[SOURCE DATA]

--- src/rtl/uart_rx_fifo.sv ---
// Oversampled UART receiver with mid-bit sampling, break detection and sticky errors, feeding a FWFT receive FIFO.
// Latency: a completed frame is visible at the FIFO head one cycle after its last stop sample; full FIFO drops frames (overrun).

// Generic FWFT FIFO: head is visible while rd_vld=1; a push into a full FIFO is accepted only alongside a pop.
// Latency: one cycle from push to rd_vld; wr_rdy deasserts when full unless the same cycle pops.
module sync_fifo #(
   parameter int WIDTH = 8,
   parameter int DEPTH = 4
) (
   input  logic                     clk,
   input  logic                     reset,
   input  logic                     wr_vld,
   input  logic [WIDTH-1:0]         wr_dat,
   output logic                     wr_rdy,
   output logic                     rd_vld,
   output logic [WIDTH-1:0]         rd_dat,
   input  logic                     rd_rdy,
   output logic [$clog2(DEPTH):0]   count
);
   localparam int AW = $clog2(DEPTH);
   localparam logic [AW:0] FULL_CNT = (AW+1)'(DEPTH);

   logic [WIDTH-1:0] mem [DEPTH];
   logic [AW-1:0]    wr_ptr;
   logic [AW-1:0]    rd_ptr;
   logic             push;
   logic             pop;

   assign rd_vld = (count != '0);
   assign pop    = rd_vld && rd_rdy;
   assign wr_rdy = (count != FULL_CNT) || pop;
   assign push   = wr_vld && wr_rdy;
   assign rd_dat = mem[rd_ptr];

   always_ff @(posedge clk) begin
      if (reset) begin
         wr_ptr <= '0;
         rd_ptr <= '0;
         count  <= '0;
      end else begin
         if (push) wr_ptr <= wr_ptr + 1'b1;
         if (pop)  rd_ptr <= rd_ptr + 1'b1;
         case ({push, pop})
            2'b10:   count <= count + 1'b1;
            2'b01:   count <= count - 1'b1;
            default: count <= count;
         endcase
      end
   end

   always_ff @(posedge clk) begin
      if (push) mem[wr_ptr] <= wr_dat;
   end
endmodule
**src/rtl/vlx_pkg.sv**
```systemverilog
// Shared definitions for the VLX bit packer/reader pair: FSM states,
// JPEG stuffing/marker bytes, buffer geometry and request normalisation.
package vlx_pkg;

  typedef enum logic [1:0] {
    ST_IDLE = 2'd0,
    ST_RUN  = 2'd1,
    ST_HALT = 2'd2
  } vlx_state_e;

  localparam logic [7:0]  MARKER_FF    = 8'hFF;
  localparam logic [7:0]  STUFF_00     = 8'h00;
  localparam logic [31:0] VLX_RST_ADDR = 32'h0383_c1d0;
  localparam int          BUF_W        = 32;
  localparam int          MAX_BITS     = 16;

  // A get-bits count of 0 or anything above MAX_BITS means a full 16-bit read.
  function automatic logic [4:0] norm_bits(input logic [4:0] n);
    return (n == 5'd0 || n > 5'(MAX_BITS)) ? 5'(MAX_BITS) : n;
  endfunction

endpackage

```
**src/rtl/vlx_bit_buffer.sv**
```systemverilog
// Right-aligned bit reservoir: bytes shift in at the LSB end, reads take the
// oldest bits first and are padded with 1s when the reservoir runs dry.
module vlx_bit_buffer
  import vlx_pkg::*;
(
  input  logic        clk_i,
  input  logic        rst_ni,
  input  logic        clr_i,
  input  logic        append_i,
  input  logic [7:0]  byte_i,
  input  logic        consume_i,
  input  logic [4:0]  num_i,
  output logic [5:0]  bit_cnt_o,
  output logic [15:0] bits_o
);

  logic [BUF_W-1:0]   bit_reg, bit_next;
  logic [5:0]         cnt_reg, cnt_next;
  logic [5:0]         cnt_after_read;
  logic [2*BUF_W-1:0] padded;
  logic [2*BUF_W-1:0] shifted;
  logic [6:0]         shamt;
  logic [16:0]        mask;

  // Trailing ones under the valid bits provide the padding for short reads.
  assign padded  = {bit_reg, {BUF_W{1'b1}}};
  assign shamt   = 7'(BUF_W) + {1'b0, cnt_reg} - {2'b00, num_i};
  assign shifted = padded >> shamt;
  assign mask    = (17'd1 << num_i) - 17'd1;
  assign bits_o  = shifted[15:0] & mask[15:0];

  assign bit_cnt_o = cnt_reg;

  always_comb begin
    cnt_after_read = cnt_reg;
    if (consume_i)
      cnt_after_read = (cnt_reg >= {1'b0, num_i}) ? cnt_reg - {1'b0, num_i} : 6'd0;
  end

  always_comb begin
    bit_next = bit_reg;
    cnt_next = cnt_after_read;
    if (clr_i) begin
      cnt_next = 6'd0;
    end else if (append_i) begin
      bit_next = {bit_reg[BUF_W-9:0], byte_i};
      cnt_next = cnt_after_read + 6'd8;
    end
  end

  always_ff @(posedge clk_i or negedge rst_ni) begin
    if (!rst_ni) begin
      bit_reg <= '0;
      cnt_reg <= 6'd0;
    end else begin
      bit_reg <= bit_next;
      cnt_reg <= cnt_next;
    end
  end

endmodule

```
**src/rtl/or1200_vlx_reader.sv**
```systemverilog
// VLX bit-stream reader: fetches entropy-coded bytes, strips FF 00 stuffing,
// halts on markers and serves 1..16 bits per get-bits instruction.
module or1200_vlx_reader
  import vlx_pkg::*;
#(
  parameter logic [31:0] RST_ADDR = VLX_RST_ADDR
) (
  input  logic        clk_i,
  input  logic        rst_ni,
  input  logic        get_bit_op_i,
  input  logic [4:0]  num_bits_i,
  input  logic        spr_cs,
  input  logic        spr_write,
  input  logic [1:0]  spr_addr,
  input  logic [31:0] spr_dat_i,
  output logic [31:0] spr_dat_o,
  output logic        stall_cpu_o,
  output logic [31:0] dat_o,
  output logic        done_o,
  output logic        rd_req_o,
  output logic [31:0] vlx_addr_o,
  input  logic        ack_i,
  input  logic [7:0]  rd_dat_i,
  output logic        marker_o
);

  vlx_state_e  state_reg, state_next;
  logic        rd_req_reg, rd_req_next;
  logic [31:0] addr_reg, addr_next;
  logic        ff_seen_reg, ff_seen_next;
  logic        marker_reg, marker_next;
  logic [7:0]  marker_byte_reg, marker_byte_next;
  logic [15:0] dat_reg;
  logic        done_reg;

  logic        addr_wr;
  logic        ack_ok;
  logic        append;
  logic        accept;
  logic [4:0]  n_eff;
  logic [5:0]  bit_cnt;
  logic [15:0] bits;
  logic        unused_spr_addr0;

  assign unused_spr_addr0 = spr_addr[0];
  assign addr_wr = spr_cs & spr_write & spr_addr[1];
  assign n_eff   = norm_bits(num_bits_i);
  // An address write restarts the stream, so an ack landing in that cycle is stale.
  assign ack_ok  = ack_i & rd_req_reg & (state_reg == ST_RUN) & ~addr_wr;
  assign append  = ack_ok & ~ff_seen_reg;
  assign accept  = get_bit_op_i &
                   ((state_reg == ST_HALT) |
                    ((state_reg == ST_RUN) & (bit_cnt >= {1'b0, n_eff})));

  vlx_bit_buffer u_buf (
    .clk_i     (clk_i),
    .rst_ni    (rst_ni),
    .clr_i     (addr_wr),
    .append_i  (append),
    .byte_i    (rd_dat_i),
    .consume_i (accept),
    .num_i     (n_eff),
    .bit_cnt_o (bit_cnt),
    .bits_o    (bits)
  );

  always_comb begin
    state_next       = state_reg;
    rd_req_next      = rd_req_reg;
    addr_next        = addr_reg;
    ff_seen_next     = ff_seen_reg;
    marker_next      = marker_reg;
    marker_byte_next = marker_byte_reg;
    if (addr_wr) begin
      state_next   = ST_RUN;
      addr_next    = spr_dat_i;
      ff_seen_next = 1'b0;
      marker_next  = 1'b0;
      rd_req_next  = 1'b0;
    end else if (state_reg == ST_RUN) begin
      if (ack_ok) begin
        rd_req_next = 1'b0;
        addr_next   = addr_reg + 32'd1;
        if (!ff_seen_reg) begin
          ff_seen_next = (rd_dat_i == MARKER_FF);
        end else if (rd_dat_i == STUFF_00) begin
          ff_seen_next = 1'b0;
        end else begin
          marker_next      = 1'b1;
          marker_byte_next = rd_dat_i;
          state_next       = ST_HALT;
        end
      end else if (!rd_req_reg && bit_cnt <= 6'd24) begin
        rd_req_next = 1'b1;
      end
    end
  end

  always_ff @(posedge clk_i or negedge rst_ni) begin
    if (!rst_ni) begin
      state_reg       <= ST_IDLE;
      rd_req_reg      <= 1'b0;
      addr_reg        <= RST_ADDR;
      ff_seen_reg     <= 1'b0;
      marker_reg      <= 1'b0;
      marker_byte_reg <= 8'h00;
      dat_reg         <= 16'h0000;
      done_reg        <= 1'b0;
    end else begin
      state_reg       <= state_next;
      rd_req_reg      <= rd_req_next;
      addr_reg        <= addr_next;
      ff_seen_reg     <= ff_seen_next;
      marker_reg      <= marker_next;
      marker_byte_reg <= marker_byte_next;
      done_reg        <= accept;
      if (accept)
        dat_reg <= bits;
    end
  end

  assign stall_cpu_o = get_bit_op_i & ~accept;
  assign dat_o       = {16'h0000, dat_reg};
  assign done_o      = done_reg;
  assign rd_req_o    = rd_req_reg;
  assign vlx_addr_o  = addr_reg;
  assign marker_o    = marker_reg;
  assign spr_dat_o   = spr_addr[1] ? addr_reg
                                   : {marker_byte_reg, 14'b0, 2'(state_reg),
                                      ff_seen_reg, 1'b0, bit_cnt};

endmodule
```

[/SOURCE DATA]

» WHAT THE TASK ASKS: Return every line of the records in which the word "shamt" is found.

» YOUR SOLUTION:
  logic [6:0]         shamt;
  assign shamt   = 7'(BUF_W) + {1'b0, cnt_reg} - {2'b00, num_i};
  assign shifted = padded >> shamt;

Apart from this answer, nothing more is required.